An Investigation of the Role of the Amino and Carboxyl Terminal Regions of Flightin and Their Contributions to Thick Filament Properties in Drosophila Flight Muscle
The University of Vermont
The protein Myosin is paramount for the generation of force by muscle cells. While there is a wealth of information regarding the mechanisms and functions of this protein's motor head domain, there is a substantial knowledge gap surrounding myosin's rod domain. Though it has been implicated in the formation and elongation of myosin, the means through which this coiled-coil rod interacts with associated proteins in the assembly of a muscle cell's thick filaments is not fully understood. Flightin, a myosin binding protein expressed in the Indirect Flight Muscles of Drosophila, is known to influence the regulation of thick filament length and rigidity, properties that directly impact flight ability. Analysis of flightin's amino acid sequence revealed three distinct regions, each of which express varying degrees of evolutionary conservation; a highly conserved 'WYR' middle region and variable amino and carboxy terminal regions. While previous studies have shown that a removal of the amino and carboxy terminal regions of flightin result in a reduction in the organization and functionality of Drosophila flight muscle on a macroscopic scale, the direct contributions of these regions to sub-cellular muscular components remains unknown.
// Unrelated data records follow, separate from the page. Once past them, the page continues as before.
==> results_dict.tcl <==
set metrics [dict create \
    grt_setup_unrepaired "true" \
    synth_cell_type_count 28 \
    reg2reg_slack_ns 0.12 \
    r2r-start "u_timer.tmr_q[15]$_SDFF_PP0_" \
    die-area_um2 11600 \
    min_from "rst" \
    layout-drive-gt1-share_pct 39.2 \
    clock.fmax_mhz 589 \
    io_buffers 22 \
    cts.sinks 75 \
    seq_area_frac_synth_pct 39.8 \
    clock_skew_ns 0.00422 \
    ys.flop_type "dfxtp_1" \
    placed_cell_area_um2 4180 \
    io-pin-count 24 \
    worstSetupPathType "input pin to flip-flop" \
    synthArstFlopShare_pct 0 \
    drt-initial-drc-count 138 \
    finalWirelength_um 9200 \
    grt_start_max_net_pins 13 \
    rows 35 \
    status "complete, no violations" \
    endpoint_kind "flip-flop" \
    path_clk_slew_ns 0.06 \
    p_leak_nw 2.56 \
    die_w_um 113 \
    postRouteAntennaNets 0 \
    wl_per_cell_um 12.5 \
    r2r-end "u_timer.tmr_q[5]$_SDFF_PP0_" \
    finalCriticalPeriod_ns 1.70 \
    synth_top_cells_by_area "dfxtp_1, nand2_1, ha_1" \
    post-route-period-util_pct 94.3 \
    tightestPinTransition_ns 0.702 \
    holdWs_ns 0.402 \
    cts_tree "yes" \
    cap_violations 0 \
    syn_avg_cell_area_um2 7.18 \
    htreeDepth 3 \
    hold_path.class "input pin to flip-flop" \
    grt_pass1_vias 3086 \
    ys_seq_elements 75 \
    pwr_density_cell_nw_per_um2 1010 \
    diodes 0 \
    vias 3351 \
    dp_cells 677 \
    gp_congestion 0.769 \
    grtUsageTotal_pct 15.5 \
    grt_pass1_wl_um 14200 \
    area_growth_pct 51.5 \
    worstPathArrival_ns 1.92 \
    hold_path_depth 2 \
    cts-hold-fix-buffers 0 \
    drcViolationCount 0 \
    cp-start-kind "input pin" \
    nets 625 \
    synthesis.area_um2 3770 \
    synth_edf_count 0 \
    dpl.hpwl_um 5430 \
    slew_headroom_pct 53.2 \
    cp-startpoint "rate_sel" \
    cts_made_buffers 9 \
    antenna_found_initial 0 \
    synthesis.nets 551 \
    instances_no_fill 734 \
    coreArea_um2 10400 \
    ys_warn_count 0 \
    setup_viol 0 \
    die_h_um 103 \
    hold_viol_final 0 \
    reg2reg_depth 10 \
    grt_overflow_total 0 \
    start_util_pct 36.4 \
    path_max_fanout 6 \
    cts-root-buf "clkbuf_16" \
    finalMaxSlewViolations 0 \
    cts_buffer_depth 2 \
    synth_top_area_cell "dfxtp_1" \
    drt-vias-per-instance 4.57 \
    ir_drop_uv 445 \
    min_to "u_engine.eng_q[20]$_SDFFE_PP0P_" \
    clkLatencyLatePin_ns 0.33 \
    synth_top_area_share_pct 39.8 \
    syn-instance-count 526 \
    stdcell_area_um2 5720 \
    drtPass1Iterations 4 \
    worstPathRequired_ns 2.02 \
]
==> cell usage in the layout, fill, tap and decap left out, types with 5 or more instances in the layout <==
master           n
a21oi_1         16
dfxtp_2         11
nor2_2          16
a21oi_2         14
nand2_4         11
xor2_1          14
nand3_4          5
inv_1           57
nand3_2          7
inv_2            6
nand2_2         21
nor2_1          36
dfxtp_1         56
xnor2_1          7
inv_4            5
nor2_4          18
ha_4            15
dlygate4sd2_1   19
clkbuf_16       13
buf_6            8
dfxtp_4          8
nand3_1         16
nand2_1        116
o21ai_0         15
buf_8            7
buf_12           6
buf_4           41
--- src/rtl/sram_rd_capture.sv ---
module sram_rd_capture #(
  parameter int DATA_W = 8
) (
  input  logic              clk,
  input  logic              rst_n,
  input  logic              capture,
  input  logic [DATA_W-1:0] din,
  output logic              rvalid,
  output logic [DATA_W-1:0] rdata
);
  always_ff @(posedge clk) begin
    if (!rst_n) begin
      rvalid <= 1'b0;
      rdata  <= '0;
    end else begin
      rvalid <= capture;
      if (capture) rdata <= din;
    end
  end
endmodule

--- src/rtl/sram_ctrl.sv ---
module sram_ctrl
  import sram_ctrl_pkg::*;
#(
  parameter int ADDR_W         = 11,
  parameter int DATA_W         = 8,
  parameter int CLK_PERIOD_NS  = 10,
  parameter int ADDR_SETUP_NS  = 0,
  parameter int WRITE_PULSE_NS = 15,
  parameter int WRITE_RECOV_NS = 0,
  parameter int READ_ACCESS_NS = 25
) (
  input  logic              clk,
  input  logic              rst_n,
  input  logic              req_valid,
  input  logic              req_write,
  input  logic [ADDR_W-1:0] req_addr,
  input  logic [DATA_W-1:0] req_wdata,
  output logic              req_ready,
  output logic              rsp_valid,
  output logic [DATA_W-1:0] rsp_rdata,
  output logic [ADDR_W-1:0] mem_addr,
  output logic              mem_cs_n,
  output logic              mem_we_n,
  output logic              mem_oe_n,
  output logic [DATA_W-1:0] mem_dq_out,
  output logic              mem_dq_oe,
  input  logic [DATA_W-1:0] mem_dq_in
);
  localparam int AS_CYC = phase_cycles(ADDR_SETUP_NS,  CLK_PERIOD_NS, 1);
  localparam int WP_CYC = phase_cycles(WRITE_PULSE_NS, CLK_PERIOD_NS, 2);
  localparam int WR_CYC = phase_cycles(WRITE_RECOV_NS, CLK_PERIOD_NS, 1);
  localparam int AA_CYC = phase_cycles(READ_ACCESS_NS, CLK_PERIOD_NS, 1);
  localparam int MAX_CYC = max_of4(AS_CYC, WP_CYC, WR_CYC, AA_CYC);
  localparam int CW = $clog2(MAX_CYC + 1);

  logic          restart;
  logic          access_done;
  logic [CW-1:0] count;

  sram_phase_timer #(.CW(CW)) u_timer (
    .clk     (clk),
    .rst_n   (rst_n),
    .restart (restart),
    .count   (count)
  );

  sram_seq #(
    .ADDR_W (ADDR_W), .DATA_W (DATA_W),
    .AS_CYC (AS_CYC), .WP_CYC (WP_CYC),
    .WR_CYC (WR_CYC), .AA_CYC (AA_CYC), .CW (CW)
  ) u_seq (
    .clk         (clk),
    .rst_n       (rst_n),
    .req_valid   (req_valid),
    .req_write   (req_write),
    .req_addr    (req_addr),
    .req_wdata   (req_wdata),
    .count       (count),
    .req_ready   (req_ready),
    .restart     (restart),
    .access_done (access_done),
    .mem_addr    (mem_addr),
    .mem_cs_n    (mem_cs_n),
    .mem_we_n    (mem_we_n),
    .mem_oe_n    (mem_oe_n),
    .mem_dq_oe   (mem_dq_oe),
    .mem_dq_out  (mem_dq_out)
  );

  sram_rd_capture #(.DATA_W(DATA_W)) u_cap (
    .clk     (clk),
    .rst_n   (rst_n),
    .capture (access_done),
    .din     (mem_dq_in),
    .rvalid  (rsp_valid),
    .rdata   (rsp_rdata)
  );
endmodule
**config.mk**
```make
export PLATFORM = sky130hd
export DESIGN_NAME = vfetch_top
export DESIGN_NICKNAME = d
export VERILOG_FILES = /design/src/rtl/vfetch_pkg.sv /design/src/rtl/vfetch_seq.sv /design/src/rtl/vfetch_text.sv /design/src/rtl/vfetch_bitmap.sv /design/src/rtl/vfetch_top.sv
export SDC_FILE = /design/constraint.sdc
export NUM_CORES = 1
export LEC_CHECK = 0
export BUFFER_PORTS_ARGS = -buffer_cell sky130_fd_sc_hd__buf_2
export CELL_PAD_IN_SITES_DETAIL_PLACEMENT = 1
export CELL_PAD_IN_SITES_GLOBAL_PLACEMENT = 1
export CORE_UTILIZATION = 41
export CTS_BUF_LIST = sky130_fd_sc_hd__clkbuf_4
export CTS_CLUSTER_SIZE = 14
export DETAILED_ROUTE_END_ITERATION = 8
export PLACE_DENSITY_LB_ADDON = 0.08
export SLEW_MARGIN = 15
export SYNTH_ARGS = -nofsm -noshare
export SYNTH_HDL_FRONTEND = slang
export SYNTH_HIERARCHICAL = 1
export SYNTH_SLANG_ARGS = --single-unit
```
**constraint.sdc**
```tcl
create_clock -name clk -period 2.6 [get_ports clk]
set_clock_uncertainty 0.15 [all_clocks]
set_input_delay 0.39 -clock clk [delete_from_list [all_inputs] [get_ports clk]]
set_output_delay 0.39 -clock clk [all_outputs]
set_load 0.02 [all_outputs]
```
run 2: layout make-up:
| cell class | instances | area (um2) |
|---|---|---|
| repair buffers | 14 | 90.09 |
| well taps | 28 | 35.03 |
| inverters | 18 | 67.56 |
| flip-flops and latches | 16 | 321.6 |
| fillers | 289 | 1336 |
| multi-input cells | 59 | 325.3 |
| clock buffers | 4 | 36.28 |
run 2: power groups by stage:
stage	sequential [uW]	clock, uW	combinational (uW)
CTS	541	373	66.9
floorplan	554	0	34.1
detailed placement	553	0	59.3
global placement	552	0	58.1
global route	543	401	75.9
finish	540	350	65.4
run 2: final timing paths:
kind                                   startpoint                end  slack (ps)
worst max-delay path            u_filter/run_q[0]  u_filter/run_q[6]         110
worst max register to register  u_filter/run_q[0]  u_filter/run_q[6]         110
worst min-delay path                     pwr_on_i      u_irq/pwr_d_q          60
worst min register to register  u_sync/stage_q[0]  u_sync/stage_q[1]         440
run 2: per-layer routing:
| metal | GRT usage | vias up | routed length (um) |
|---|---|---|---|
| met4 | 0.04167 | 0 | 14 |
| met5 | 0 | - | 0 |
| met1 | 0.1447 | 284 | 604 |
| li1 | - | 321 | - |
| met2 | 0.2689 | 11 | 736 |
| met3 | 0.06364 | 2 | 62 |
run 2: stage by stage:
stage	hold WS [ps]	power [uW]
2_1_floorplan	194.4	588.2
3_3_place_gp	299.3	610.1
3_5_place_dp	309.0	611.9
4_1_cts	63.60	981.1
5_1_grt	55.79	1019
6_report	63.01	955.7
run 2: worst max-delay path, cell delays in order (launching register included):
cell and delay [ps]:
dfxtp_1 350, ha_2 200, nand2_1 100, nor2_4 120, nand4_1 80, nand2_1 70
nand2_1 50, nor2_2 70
Building upon prior investigations, Atomic Force Microscopy was used to examine each region of flightin and test the hypothesis that they represent three independent functional domains. This study will help to validate that the WYR region is the locus of the myosin- binding domain necessary for the incorporation of flightin in thick filaments. Furthermore this investigation will determine whether the amino or carboxy terminal regions are responsible for the regulation of thick filament length and compliance. This procedure will encourage research and further the understanding of proteins that may be structurally or functionally similar to flightin, such as the cardiac myosin binding protein-c, which allows for proper cardiac function in humans.